Ecuadorian Emigration


I have started posts on Ecuadorian immigration and emigration too many times to count. Several drafts sit in my queue, unfinished. They include anecdotes from taxi drivers, stories about friends who I advised not to go (and have since left), musings on the world of American ex-pats in Ecuador. The topic is so complicated that I found myself paralyzed, caught between facts and feelings.

I finally decided to start over. And to try to keep it simple.  

I'll start with the facts:

More Ecuadorians are leaving their families to immigrate to the US than ever before. 

It is hard to get reliable numbers, but US Border Patrol reported detaining 12,000 Ecuadorians at the southern border in November 2022; this is triple the number from August of 2022 and twenty times the number from one year ago.

Ecuadorians cite rising economic hardships since the COVID-19 pandemic, increasing crime and violence related to cocaine trade, and recent national strikes. My friends point to overwhelming debt as their primary motivation for leaving. 

From our tiny La Josefina (population ~400), at least 16 people have left in recent months, several of whom I have personally advised against making the trek. Several have returned, either of their own volition or because they were deported by Mexico en route.

Ecuadorian migrants are generally traveling into bordering Colombia and Panama, through the dangerous Darien Gap and then through Central America and Mexico, paying coyotes via bank deposits at various stages of the journey, usually $3000 to $8000 USD per stage. The total cost ranges between $15,000 and $40,000 USD.

For perspective, the current minimum wage in Ecuador is currently $450/month. Public school teachers  earn an average of $860/month. 

In January, an Ecuadorian woman and her five-year-old son were rescued in the Rio Grande after the child's father drowned attempting to cross the river with the boy on his shoulders.  In February, a bus containing immigrants fell over a cliff in western Panama, killing nine Ecuadorians (39 people in total).

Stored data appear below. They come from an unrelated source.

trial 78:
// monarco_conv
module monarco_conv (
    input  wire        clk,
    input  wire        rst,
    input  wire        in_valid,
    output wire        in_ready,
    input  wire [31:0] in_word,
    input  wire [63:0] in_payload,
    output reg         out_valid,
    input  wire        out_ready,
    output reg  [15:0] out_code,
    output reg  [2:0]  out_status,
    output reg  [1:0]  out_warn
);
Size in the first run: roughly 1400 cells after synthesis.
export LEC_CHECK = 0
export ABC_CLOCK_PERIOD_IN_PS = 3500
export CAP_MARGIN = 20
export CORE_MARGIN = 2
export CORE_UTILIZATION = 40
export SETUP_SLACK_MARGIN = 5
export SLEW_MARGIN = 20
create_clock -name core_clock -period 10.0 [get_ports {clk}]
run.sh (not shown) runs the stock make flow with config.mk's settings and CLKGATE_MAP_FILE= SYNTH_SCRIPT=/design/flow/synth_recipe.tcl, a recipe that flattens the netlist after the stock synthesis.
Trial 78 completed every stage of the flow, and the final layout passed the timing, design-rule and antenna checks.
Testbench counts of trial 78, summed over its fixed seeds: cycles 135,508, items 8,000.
Context: an optimization exercise on an open-source flow, tuned for small area, a short achievable clock period and few clock cycles. The choices shown serve that exercise and are no tape-out recipe.
Where RTL was checked, it was by simulation tests only, not by an equivalence proof against the original.
Power and IR drop assume default switching activity.

## run 1
// mctp_tx
module mctp_tx (
    input  wire        clk,
    input  wire        rst,           
    input  wire        start_valid,
    output wire        start_ready,
    input  wire [12:0] cfg_len,       
    input  wire [7:0]  cfg_mtu,       
    input  wire [31:0] cfg_addr,      
    input  wire        cfg_to,        
    input  wire        cfg_pec_xor,   
    input  wire        cfg_mic,       
    input  wire        in_valid,
    output wire        in_ready,
    input  wire [7:0]  in_data,
    output reg         out_valid,
    input  wire        out_ready,
    output reg  [7:0]  out_data,
    output reg         out_sop,       
    output reg         out_eop        
);
export LEC_CHECK = 0
export CAP_MARGIN = 20
export CORE_MARGIN = 2
export CORE_UTILIZATION = 40
export CTS_BUF_LIST = sky130_fd_sc_hd__clkbuf_8
export CTS_CLUSTER_SIZE = 30
export SETUP_SLACK_MARGIN = 2.9
export SLEW_MARGIN = 20
export SYNTH_HIERARCHICAL = 1
export TNS_END_PERCENT = 25
create_clock -name core_clock -period 5.0 [get_ports {clk}]
standard.sh (not shown) runs the stock make flow with config.mk's settings and CLKGATE_MAP_FILE= SYNTH_SCRIPT=/design/flow/synth_recipe.tcl, a recipe that flattens the netlist after the stock synthesis.
==> flow/flow/run.sh <==
#!/bin/bash
# The standard layout (standard.sh: the standard flow's synthesis and ORFS flow), with the
# port buffers made of sky130_fd_sc_hd__buf_1 cells instead of the default
# delay-buffer cells, and clock tree synthesis without dummy loads.
# make's full output goes to flow_make.log.
set -euo pipefail
export BUFFER_PORTS_ARGS="-buffer_cell sky130_fd_sc_hd__buf_1"
export CTS_ARGS="-sink_clustering_enable -repair_clock_nets -dont_use_dummy_load -buf_list sky130_fd_sc_hd__clkbuf_8 -sink_clustering_size 30"
bash standard.sh > flow_make.log 2>&1
Testbench counts of run 1, summed over its fixed seeds: cycles 49,716.
Inputs modified between run 1 and run 2:
# run 1
export LEC_CHECK = 0
export CAP_MARGIN = 20
export CORE_MARGIN = 2
export CORE_UTILIZATION = 40
export CTS_BUF_LIST = sky130_fd_sc_hd__clkbuf_8
export CTS_CLUSTER_SIZE = 30
export SETUP_SLACK_MARGIN = 2.9
export SLEW_MARGIN = 20
export SYNTH_HIERARCHICAL = 1
export TNS_END_PERCENT = 25
create_clock -name core_clock -period 5.0 [get_ports {clk}]
# run 2
export LEC_CHECK = 0
export CAP_MARGIN = 20
export CORE_MARGIN = 2
export CORE_UTILIZATION = 40
export CTS_BUF_LIST = sky130_fd_sc_hd__clkbuf_8
export CTS_CLUSTER_SIZE = 30
export GPL_ROUTABILITY_DRIVEN = 0
export SETUP_SLACK_MARGIN = 2.8
export SLEW_MARGIN = 20
export SYNTH_HIERARCHICAL = 1
export TNS_END_PERCENT = 40
create_clock -name core_clock -period 5.0 [get_ports {clk}]
Notes after the runs:
Run 2 closes out successfully: all stages finished, all timing, DRC and antenna checks passed. Diff run 1 and run 2: slack of the critical path higher in run 1. Changes observed in run 2 relative to run 1: total non-filler cell area in the finished layout has decreased, share of total power consumed by net switching decreased 0.22 points. Run 2 vs run 1 on upper clock frequency limit: run 2 is the lower one.
Here is what was changed in the inputs of run 3 compared with run 2.
# run 2
export LEC_CHECK = 0
export CAP_MARGIN = 20
export CORE_MARGIN = 2
export CORE_UTILIZATION = 40
export CTS_BUF_LIST = sky130_fd_sc_hd__clkbuf_8
export CTS_CLUSTER_SIZE = 30
export GPL_ROUTABILITY_DRIVEN = 0
export SETUP_SLACK_MARGIN = 2.8
export SLEW_MARGIN = 20
export SYNTH_HIERARCHICAL = 1
export TNS_END_PERCENT = 40
create_clock -name core_clock -period 5.0 [get_ports {clk}]
# run 3
export LEC_CHECK = 0
export CAP_MARGIN = 20
export CORE_MARGIN = 2
export CORE_UTILIZATION = 40
export CTS_BUF_LIST = sky130_fd_sc_hd__clkbuf_8
export CTS_CLUSTER_SIZE = 30
export SETUP_SLACK_MARGIN = 2.8
export SLEW_MARGIN = 20
export SYNTH_HIERARCHICAL = 1
export TNS_END_PERCENT = 70
create_clock -name core_clock -period 5.0 [get_ports {clk}]
Notes after the runs:
- Looking at time the worst path needs with I/O delays and setup across both flows, run 3 is the stronger of the two, with run 2 trailing.
- Diff run 2..run 3 | summed instance area of the synthesized netlist | unchanged
- When run 3 is measured against run 2, its signed area change from the synthesized netlist to the final layout turns out 2.8 points higher.
- Status: sequential power parity (run 2, run 3)
- Taking run 2 as the reference, in run 3 maximum achievable frequency +2.8 MHz, setup slack +0.014 ns, routed wire length +640 um, count of placed standard cells in the final layout, fillers left out +16, final instance area +240 um^2.
- The lower combinational share of power of run 3 and run 2 is in run 2.
- Run 3: total chip power is about 0.9% higher than what run 2 reported.

========
v6:
mctp_tx, a different RTL version from the one above (not shown whole).
Size in the first run: ~840 cells after synthesis, about 150 flip-flops, about 8800 sq um of cells after synthesis.
## mctp_tx
module mctp_tx (
    input  wire        clk,
    input  wire        rst,           
    input  wire        start_valid,
    output wire        start_ready,
    input  wire [12:0] cfg_len,       
    input  wire [7:0]  cfg_mtu,       
    input  wire [31:0] cfg_addr,      
    input  wire        cfg_to,        
    input  wire        cfg_pec_xor,   
    input  wire        cfg_mic,       
    input  wire        in_valid,
    output wire        in_ready,
    input  wire [7:0]  in_data,
    output reg         out_valid,
    input  wire        out_ready,
    output reg  [7:0]  out_data,
    output reg         out_sop,       
    output reg         out_eop        
);
clock: 5.0 ns
lec_check: 0
cap_margin: 20
core_margin: 2
core_utilization: 40
cts_buf_list: sky130_fd_sc_hd__clkbuf_8
cts_cluster_size: 30
setup_slack_margin: 3.0
slew_margin: 20
synth_hierarchical: 1
tns_end_percent: 5
==> flow/flow/run.sh <==
#!/bin/bash
# The standard layout (standard.sh: the standard flow's synthesis and ORFS flow), with the
# port buffers made of sky130_fd_sc_hd__buf_2 cells instead of the default
# delay-buffer cells. make's full output goes to flow_make.log.
set -euo pipefail
export BUFFER_PORTS_ARGS="-buffer_cell sky130_fd_sc_hd__buf_2"
bash standard.sh > flow_make.log 2>&1
The following lists how v7 was set up differently from v6:
Settings: SETUP_SLACK_MARGIN: 3.0 -> 2.8; TNS_END_PERCENT: 5 -> 10.
## What came out
- v7 vs v6 — cell count dropped slightly
- Lower post-route fraction of the period consumed by the critical path was reported by v6, not v7.
- Between v7 and v6, net switching power is lower for v7, v6 comes in above that.
- The combinational power share in v7 sits 0.5 points below the value recorded for v6.
- A timing startpoint of the critical path of cfg_len[0] is what v7 shows, while in_data[1] belongs to v6.
- v7 vs v6, via count of the first global-routing pass went down by 4.5%.
- Delta (v7 minus v6): maximum net fanout on the critical path now sits higher; global-route usage went down by 1.1 points.
- Looking at required time at the endpoint of the critical path, v7 sits 20 ps below v6.
- Final critical-path required period, v7 and v6: higher on v7
No functional check of the RTL was part of any run of this note.

========
Setup of lane 1:
RTL: one of the versions met above, not the one the previous note started from.
For scale: roughly 150 flip-flops, ~8400 µm² of cells after synthesis.
## mctp_tx
module mctp_tx (
    input  wire        clk,
    input  wire        rst,           
    input  wire        start_valid,
    output wire        start_ready,
    input  wire [12:0] cfg_len,       
    input  wire [7:0]  cfg_mtu,       
    input  wire [31:0] cfg_addr,      
    input  wire        cfg_to,        
    input  wire        cfg_pec_xor,   
    input  wire        cfg_mic,       
    input  wire        in_valid,
    output wire        in_ready,
    input  wire [7:0]  in_data,
    output reg         out_valid,
    input  wire        out_ready,
    output reg  [7:0]  out_data,
    output reg         out_sop,       
    output reg         out_eop        
);
export LEC_CHECK = 0
export CAP_MARGIN = 20
export CORE_MARGIN = 2
export CORE_UTILIZATION = 40
export CTS_BUF_LIST = sky130_fd_sc_hd__clkbuf_8
export CTS_CLUSTER_SIZE = 30
export SETUP_SLACK_MARGIN = 2.8
export SLEW_MARGIN = 20
export SYNTH_HIERARCHICAL = 1
export TNS_END_PERCENT = 25
create_clock -name core_clock -period 5.0 [get_ports {clk}]
==> flow/flow/run.sh <==
#!/bin/bash
# The standard layout (standard.sh: the standard flow's synthesis and ORFS flow), with the
# port buffers made of sky130_fd_sc_hd__buf_1 cells instead of the default
# delay-buffer cells, and clock tree synthesis without dummy loads.
# make's full output goes to flow_make.log.
set -euo pipefail
export BUFFER_PORTS_ARGS="-buffer_cell sky130_fd_sc_hd__buf_1"
export CTS_ARGS="-sink_clustering_enable -repair_clock_nets -dont_use_dummy_load -buf_list sky130_fd_sc_hd__clkbuf_8 -sink_clustering_size 30"
bash standard.sh > flow_make.log 2>&1
Testbench counts of lane 1, summed over its fixed seeds: cycles 49,716.
The inputs of lane 2 differ from those of lane 1 as listed below.
Settings: SETUP_SLACK_MARGIN: 2.8 -> 2.85; TNS_END_PERCENT: 25 -> 40.
==> comparison <==
The data arrival time of the critical path in lane 2 sits 50 ps below the value recorded for lane 1.
Lane 2 ends up with a total non-filler cell area in the finished layout that is 220 µm² higher than in lane 1.
Compared with lane 1, lane 2 shows a number of filler cells placed in the layout that is about 1.8% lower.
Comparing lane 1 against lane 2, there is no change at all in post-synthesis register bit count.
Lane 2 ended with less portion of the clock cycle consumed by the worst path in the final layout than lane 1.
In lane 2, the final worst setup slack came out 20 ps above the value in lane 1.
Between lane 2 and lane 1, the count of clock tree sinks does not differ in any meaningful way.
[inputs] lane 3 vs lane 2
Settings: SETUP_SLACK_MARGIN now 2.9, was 2.85; TNS_END_PERCENT now 10, was 40.
[summary]
Power after layout (lane 3 vs. lane 2) decreases slightly. Compared lane 2 against lane 3; vertical die dimension within noise. Lane 3 -> lane 2: minimum clock period after layout flat. Hold slack (higher): lane 2. Lane 3 vs lane 2 on sequential share of layout area: lane 3 is the higher one. Compared lane 2 against lane 3; remaining antenna violation count within noise. In terms of minimum setup slack in the final design, lane 2 and lane 3 differ only marginally. Across both runs, pre-CTS setup slack was higher for lane 3 than for lane 2. Between lane 2 and lane 3, the data arrival time at the worst-slack endpoint does not differ in any meaningful way.
Relative to lane 3, the following input files were edited for lane 4:
Settings: SETUP_SLACK_MARGIN changed from 2.9 to 2.8.
==> run summary <==
- Each of the runs, namely lane 3 and lane 4, reached the end of the flow and came out clean.
- [diff] wire length of the first global-routing pass, lane 4 relative to lane 3: regression
- Between lane 3 and lane 4, the total internal power figures differ only marginally.
- Via count of lane 3 is on par with lane 4.
- Maximum ir drop on the vdd rail (lane 3 / lane 4): 1.05
- Of the two values seen for end point of the critical path, out_data[0] was produced by lane 4 and crc32[19] by lane 3.
- Changes observed in lane 4 relative to lane 3: number of cells in the design after placement ~0 delta; global routing usage on met1 ~0 delta.

========
Another version of the RTL of mctp_tx (not shown whole).
For scale: about 830 cells after synthesis, about 150 flip-flops, ~82 I/O pins, roughly 8400 sq um of cells after synthesis.
export LEC_CHECK = 0
export CAP_MARGIN = 20
export CORE_MARGIN = 2
export CORE_UTILIZATION = 40
export PLACE_DENSITY = 0.8
export SETUP_SLACK_MARGIN = 2.8
export SLEW_MARGIN = 20
export SYNTH_HIERARCHICAL = 1
export TNS_END_PERCENT = 10
create_clock -name core_clock -period 5.0 [get_ports {clk}]
Scripts as last shown in full above: flow/flow/run.sh
==> next run, changes <==
--- a/flow/config.mk
+++ b/flow/config.mk
@@ -10,3 +10,4 @@
 export CORE_UTILIZATION = 40
-export PLACE_DENSITY = 0.8
+export CTS_BUF_LIST = sky130_fd_sc_hd__clkbuf_8
+export CTS_CLUSTER_SIZE = 30
 export SETUP_SLACK_MARGIN = 2.8
Result: Routed wire length shrinks by 1.4%. Total power shrinks by 0.49%. Non-clock buffer count shrinks by 4. Synthesized area is unchanged. Hold slack gains 0.0040 ns. Flip-flop and latch count stays the same.
No functional check of the RTL was part of any run of this note.

========
== old ==
mctp_tx, a different RTL version from the one above (not shown whole).
Size in the first run: roughly 0.0088 sq mm of cells after synthesis.
// mctp_tx
module mctp_tx (
    input  wire        clk,
    input  wire        rst,           
    input  wire        start_valid,
    output wire        start_ready,
    input  wire [12:0] cfg_len,       
    input  wire [7:0]  cfg_mtu,       
    input  wire [31:0] cfg_addr,      
    input  wire        cfg_to,        
    input  wire        cfg_pec_xor,   
    input  wire        cfg_mic,       
    input  wire        in_valid,
    output wire        in_ready,
    input  wire [7:0]  in_data,
    output reg         out_valid,
    input  wire        out_ready,
    output reg  [7:0]  out_data,
    output reg         out_sop,       
    output reg         out_eop        
);
clock: 5.0 ns
lec_check: 0
cap_margin: 20
core_margin: 2
core_utilization: 40
cts_buf_list: sky130_fd_sc_hd__clkbuf_8
cts_cluster_size: 30
setup_slack_margin: 3.0
slew_margin: 20
synth_hierarchical: 1
tns_end_percent: 10
Scripts as last shown in full above: flow/flow/run.sh
Input-level comparison between new and old:
Settings: SETUP_SLACK_MARGIN: 3.0 -> 2.8.
Summary of the comparison: number of global-route vias before repair is lower in new, relative to old. sky130_fd_sc_hd__edfxtp_1 as the cell with the biggest individual delay on the critical path was reported by new, and sky130_fd_sc_hd__or4b_4 by old. new gives less worst hold slack than old did. On final clock period utilization by the worst path: new sits above old.
Function was not checked in any run of this note: the RTL went through the layout flow alone.

========
north:
mctp_tx, a different RTL version from the one above (not shown whole).
For scale: about 82 I/O pins, ~0.0087 mm2 of cells after synthesis.
Settings: LEC_CHECK=0, CAP_MARGIN=20, CORE_MARGIN=2, CORE_UTILIZATION=40, CTS_BUF_LIST=sky130_fd_sc_hd__clkbuf_8, CTS_CLUSTER_SIZE=30, SETUP_SLACK_MARGIN=2.8, SLEW_MARGIN=20, SYNTH_HIERARCHICAL=1, TNS_END_PERCENT=10; clock period 5.0 ns.
Scripts as last shown in full above: flow/flow/run.sh
north | stages: all done | timing, DRC, antenna: all pass
Testbench counts of north, summed over its fixed seeds: cycles 49,716.
Edits applied to the flow inputs when going from north to south:
# north
export LEC_CHECK = 0
export CAP_MARGIN = 20
export CORE_MARGIN = 2
export CORE_UTILIZATION = 40
export CTS_BUF_LIST = sky130_fd_sc_hd__clkbuf_8
export CTS_CLUSTER_SIZE = 30
export SETUP_SLACK_MARGIN = 2.8
export SLEW_MARGIN = 20
export SYNTH_HIERARCHICAL = 1
export TNS_END_PERCENT = 10
create_clock -name core_clock -period 5.0 [get_ports {clk}]
# south
export LEC_CHECK = 0
export CAP_MARGIN = 20
export CORE_MARGIN = 2
export CORE_UTILIZATION = 65
export CTS_BUF_LIST = sky130_fd_sc_hd__clkbuf_8
export CTS_CLUSTER_SIZE = 30
export SETUP_SLACK_MARGIN = 2.8
export SLEW_MARGIN = 20
export SYNTH_HIERARCHICAL = 1
export TNS_END_PERCENT = 10
create_clock -name core_clock -period 5.0 [get_ports {clk}]
==> run summary <==
south has power below what north had. Per the comparison of south with north, die width dropped 21%, combinational gate power dropped about 4%. The lower final area came out of south. Inserted tap cell count delta for south relative to north: 104 lower.

========
## exp/raven
Another version of the RTL of mctp_tx (not shown whole).
Size in the first run: roughly 830 cells after synthesis, roughly 140 flip-flops, about 82 I/O pins, about 8700 sq um of cells after synthesis.
Settings: LEC_CHECK=0, CAP_MARGIN=20, CORE_MARGIN=2, CORE_UTILIZATION=40, CTS_BUF_LIST=sky130_fd_sc_hd__clkbuf_8, CTS_CLUSTER_SIZE=30, SETUP_SLACK_MARGIN=2.8, SLEW_MARGIN=20, SYNTH_HIERARCHICAL=1, TNS_END_PERCENT=10; clock period 5.0 ns.
==> flow/flow/run.sh <==
#!/bin/bash
# The standard layout (standard.sh: the standard flow's synthesis and ORFS flow), with the
# port buffers made of sky130_fd_sc_hd__buf_2 cells instead of the default
# delay-buffer cells. make's full output goes to flow_make.log.
set -euo pipefail
export BUFFER_PORTS_ARGS="-buffer_cell sky130_fd_sc_hd__buf_2"
bash standard.sh > flow_make.log 2>&1
exp/raven ended with every stage complete and zero timing, DRC or antenna violations.
Testbench counts of exp/raven, summed over its fixed seeds: cycles 49,716.
Inputs modified between exp/raven and exp/amber:
- removing CTS_BUF_LIST (formerly sky130_fd_sc_hd__clkbuf_8)
- changing SETUP_SLACK_MARGIN from 2.8 to 3.0
- changing TNS_END_PERCENT from 10 to 100
- removing CTS_CLUSTER_SIZE (formerly 30)
--- outcome ---
Detailed-route vias per instance was lower in exp/raven than in exp/amber.
Of exp/amber and exp/raven, it is exp/amber that has the higher post-place setup slack.
Summary of the comparison: post-route worst setup slack is higher in exp/amber, relative to exp/raven.
A critical path's slowest cell of sky130_fd_sc_hd__edfxtp_1 is what exp/amber shows, while sky130_fd_sc_hd__a2111o_1 belongs to exp/raven.
exp/raven → exp/amber: final wirelength has increased; power density over the cells moved up; maximum vdd drop +40%.
Inputs modified between exp/amber and exp/yarrow:
- TNS_END_PERCENT: 100 -> unset
- SETUP_SLACK_MARGIN: 3.0 -> unset
[summary]
- Maximum clock frequency (higher): exp/amber
- Startpoint of the worst setup timing path = st[0]: exp/amber; startpoint of the worst setup timing path = st[2]: exp/yarrow
- Going from exp/amber to exp/yarrow, total chip power went down, die footprint essentially unchanged, routed length on met3 shrank by about 30%.
- Between exp/amber and exp/yarrow, the difference in area of all sequential standard cells is negligible.
- Setup slack of the critical path after layout was lower in the run labelled exp/yarrow.
- Summary of exp/yarrow over exp/amber: total wirelength of the detailed-routed design went down 5.5 mm; total inserted antenna cells down 1; placed instance count stayed essentially flat; global-route met3 utilization dropped 0.84 points.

In Mexico, drug cartels frequently extort traveling Ecuadorians on their journey northward, holding them for a period of days until additional deposits are made by family members. Most recently a group from La Josefina, had to come up with $3,000 per person to be released by the cartel.

Whereas the Biden administration made policy changes in January to reduce illegal immigration from Venezuela, Cuba, Haiti, and Nicaragua, existing treaties allow most Ecuadorians who claim asylum at the border to enter the United States after a brief period of detainment. 

Once released into the US, most Ecuadorian immigrants make their way to New York and New Jersey, where upwards of a quarter million Ecuadorians reside.

In many cases, states are sponsoring buses and/or airplanes to transport immigrants out of Texas and into their desired destination. Several of my friends have used these free tickets to get to New Jersey.

This word is out. Every single Ecuadorian I talk to about migrating he US -- and we are literally talking about this every single day --  knows that for those who arrive at the US border, after about a one to week period in detention in Texas, they will be permitted to enter the country.

Unfortunately, most of the rural Ecuadorians I know have little understanding of what awaits them on the journey, much less on their arrival to the US. None speak English. Most have never left the country, much less travelled thousands of miles across continents.  All are convinced there are jobs and opportunities, certain that the economic benefit will be worth the sacrifice.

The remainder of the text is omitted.